* Exercise description *
Taking the line that contains "area by class" as the first and the final line of the records as the last, write out every line between them exactly, ends included, and nothing else.

(Data to use begins)

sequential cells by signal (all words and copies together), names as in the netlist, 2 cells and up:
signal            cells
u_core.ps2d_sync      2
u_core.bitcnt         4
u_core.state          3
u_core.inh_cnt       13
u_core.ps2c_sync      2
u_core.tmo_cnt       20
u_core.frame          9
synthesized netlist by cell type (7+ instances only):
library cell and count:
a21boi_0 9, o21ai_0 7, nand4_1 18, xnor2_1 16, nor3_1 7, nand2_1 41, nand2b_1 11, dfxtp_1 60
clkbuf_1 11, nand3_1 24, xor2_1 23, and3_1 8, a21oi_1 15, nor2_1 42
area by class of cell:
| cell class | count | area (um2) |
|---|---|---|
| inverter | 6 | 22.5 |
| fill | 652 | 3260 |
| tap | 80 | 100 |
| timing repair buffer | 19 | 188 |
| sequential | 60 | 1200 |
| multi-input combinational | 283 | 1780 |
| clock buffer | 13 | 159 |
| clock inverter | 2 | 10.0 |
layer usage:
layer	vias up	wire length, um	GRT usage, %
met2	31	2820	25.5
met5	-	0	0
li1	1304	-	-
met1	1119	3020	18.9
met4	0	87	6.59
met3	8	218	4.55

(Data to use ends)

* Solution to this problem *
area by class of cell:
| cell class | count | area (um2) |
|---|---|---|
| inverter | 6 | 22.5 |
| fill | 652 | 3260 |
| tap | 80 | 100 |
| timing repair buffer | 19 | 188 |
| sequential | 60 | 1200 |
| multi-input combinational | 283 | 1780 |
| clock buffer | 13 | 159 |
| clock inverter | 2 | 10.0 |
layer usage:
layer	vias up	wire length, um	GRT usage, %
met2	31	2820	25.5
met5	-	0	0
li1	1304	-	-
met1	1119	3020	18.9
met4	0	87	6.59
met3	8	218	4.55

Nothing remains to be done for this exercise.